There are a number of strengths to using federal survey data for research, such as the ability to generalize findings at a national level or across large populations. However, a number of limitations exist, such as the cross-sectional nature of the data, weaknesses with self-reported data, and selection bias. In general, problems stem from the size of these segments relative to the total population due to the small likelihood that an adequate number will be included in the sample to study. These segments may also be less likely to particulate in federal survey research or difficult to identify when they do.
To illustrate the challenges facing research on small populations, this report focuses on four case examples:
Asian-American subpopulations. Challenges exist in obtaining adequate sample sizes to conduct analysis on Asian Americans overall, and even more for subpopulations. However, instances where subpopulation analysis has been possible reveal major differences in health. There is also a lack of consistent race/ethnicity categories used in data collection.
Lesbian, gay, bisexual, and transgender population. Many of the health issues and research challenges facing this population are related to stigma, which has caused hesitation in collecting data on LGBT status and has prevented this population from identifying themselves. In addition, there is a lack of standard definitions by which to identify this population through surveys, as questions regarding behavior, attraction, and identity all result in different responses and each have important implications for health.

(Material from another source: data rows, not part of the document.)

What follows belongs to an exercise in optimizing a design on an open flow for small area; a production flow would make more cautious choices.
In this exercise RTL edits were held to simulation tests only and were not proved equivalent to the original.
Power figures rest on the tool's default switching activity, not on a simulated workload. No driver is modelled on the clock port, so clocking that relies on it looks cheaper here than on a real chip.

==> flow/design.v (excerpt) <==
module tile_stats_accum #(
    parameter int PIX_WIDTH   = 8,
    parameter int IMG_WIDTH   = 640,
    parameter int IMG_HEIGHT  = 480,
    parameter int TILE_WIDTH  = 16,
    parameter int TILE_HEIGHT = 16,
    localparam int TX_W = $clog2(IMG_WIDTH / TILE_WIDTH),
    localparam int TY_W = $clog2(IMG_HEIGHT / TILE_HEIGHT)
) (
    input  logic                 iClk,
    input  logic                 iRst,
    input  logic                 iValid,
    input  logic                 iSof,
    input  logic [PIX_WIDTH-1:0] iData,
    output logic                 oValid,
    output logic [TX_W-1:0]      oTileX,
    output logic [TY_W-1:0]      oTileY,
    output logic [PIX_WIDTH-1:0] oMean,
    output logic [PIX_WIDTH-1:0] oMin,
    output logic [PIX_WIDTH-1:0] oMax,
    output logic                 oFrameDone
);
    localparam int TILES_X = IMG_WIDTH / TILE_WIDTH;
    localparam int TILES_Y = IMG_HEIGHT / TILE_HEIGHT;
    localparam int LXW     = $clog2(TILE_WIDTH);
    localparam int LYW     = $clog2(TILE_HEIGHT);
    localparam int AREA_W  = $clog2(TILE_WIDTH * TILE_HEIGHT);
    localparam int SUM_W   = PIX_WIDTH + AREA_W;
    localparam int ENT_W   = SUM_W + 2 * PIX_WIDTH;
    logic [LXW-1:0]  lx, eLx;
    logic [LYW-1:0]  ly, eLy;
    logic [TX_W-1:0] col, eCol;
    logic [TY_W-1:0] row, eRow;
    logic            sof, runEnd, lineEnd, tileRowEnd, frameEnd;
  ...
clock: 8.0 ns
lec_check: 0
cap_margin: 20
core_margin: 2
core_utilization: 75
place_density: 0.88
slew_margin: 20
standard.sh (not shown) runs the stock make flow with config.mk's settings and CLKGATE_MAP_FILE= SYNTH_SCRIPT=/design/flow/synth_recipe.tcl, a recipe that flattens the netlist after the stock synthesis.
==> flow/flow/run.sh <==
#!/bin/bash
# The standard layout with these changes to how it is built:
# - after the standard synthesis, its combinational logic is mapped again for
#   area with a few ABC scripts (flow/abc_*.abc), and the smallest result is
#   kept; every register stays the instance the standard synthesis made, with
#   its name, cell type and connections;
# - the port buffers are made from the smallest buffer cell instead of the one
#   buffer_ports picks by itself (every port still gets a buffer);
# - clock tree synthesis adds no dummy loads to balance the tree.
# Each tool run writes its full output to a log of its own in this folder.
set -euo pipefail
export BUFFER_PORTS_ARGS="-buffer_cell sky130_fd_sc_hd__buf_1"
export CTS_ARGS="-sink_clustering_enable -repair_clock_nets -sink_clustering_size 36 -sink_clustering_max_diameter 70 -buf_list sky130_fd_sc_hd__clkbuf_16 -dont_use_dummy_load"

res=orfs/results/$FLOW_PLATFORM/tile_stats_accum/base
plat=$FLOW_HOME/platforms/$FLOW_PLATFORM
lib=$plat/lib/sky130_fd_sc_hd__tt_025C_1v80.lib
yosys_bin=$FLOW_HOME/../tools/install/yosys/bin/yosys
[[ -x $yosys_bin ]] || yosys_bin=yosys

bash standard.sh synth > standard_synth.log 2>&1
cp $res/1_2_yosys.v standard_synth.v

# Cells the platform marks don't-use stay out of the new mapping.
dont_use=$(sed -n '/DONT_USE_CELLS += /,/^#/p' $plat/config.mk | grep -o 'sky130_fd_sc_hd__[a-z0-9_]*' | sed 's/^/-dont_use /' | tr '\n' ' ')
# Sequential cells stay black boxes, so no register is touched.
seq=$(grep -oE '^\s*sky130_fd_sc_hd__[a-z0-9_]+' standard_synth.v | sort -u | grep -E '__(df|edf|sdf|sedf|dl)' | tr '\n' ' ')

best=standard_synth.v
best_area=
for script in flow/abc_*.abc; do
  for pre in plain generic; do
    name=resyn_$(basename $script .abc)_$pre
    if [[ $pre == generic ]]; then
      first="abc -g AND,NAND,OR,NOR,XOR,XNOR,MUX
opt -fast"
    else
      first=""
    fi
    cat > $name.ys <<EOF
read_liberty -ignore_miss_func $lib
read_verilog standard_synth.v
hierarchy -top $FLOW_TOP
blackbox $seq
flatten
hierarchy -top $FLOW_TOP
techmap
opt -fast
$first
abc -liberty $lib $dont_use -script $script
opt_clean
stat -liberty $lib
write_verilog -noattr -noexpr -nohex -nodec $name.v
EOF
    if $yosys_bin -p "script $name.ys" > $name.log 2>&1; then
      area=$(grep 'Chip area' $name.log | tail -1 | awk '{print $NF}')
      echo "$name $area" >> resyn_areas.txt
      if [[ -z $best_area ]] || awk "BEGIN {exit !($area < $best_area)}"; then
        best=$name.v
        best_area=$area
      fi
    fi
  done
done
echo "kept $best $best_area" >> resyn_areas.txt

cp $best $res/1_2_yosys.v
rm -f $res/1_synth.odb $res/1_synth.sdc
bash standard.sh > standard_flow.log 2>&1
Other scripts of this flow, unchanged in this note and not shown: flow/flow/abc_a.abc, flow/flow/abc_b.abc, flow/flow/abc_c.abc, flow/flow/abc_d.abc
The first run went through all stages and came out clean.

Adolescents with autism spectrum disorders. While much research has concentrated on diagnosis of these disorders during childhood, little is known about health and health care during the transition to adulthood for individuals with ASDs, a time period that is critical to their future well-being. The cross-sectional nature of most surveys and inconsistency in how disability is measured among children and in adults makes it impossible to follow this population over time in most existing survey data.
Rural populations. Geographic isolation and low population density has limited both economic opportunities and access to health care services for rural populations, who face the health care needs of an aging population as well as unique environmental health issues. Variations in how to define the boundaries of rural areas (which may not always align with county -boundaries—the smallest geographic unit used in most surveys) also complicate studying this population.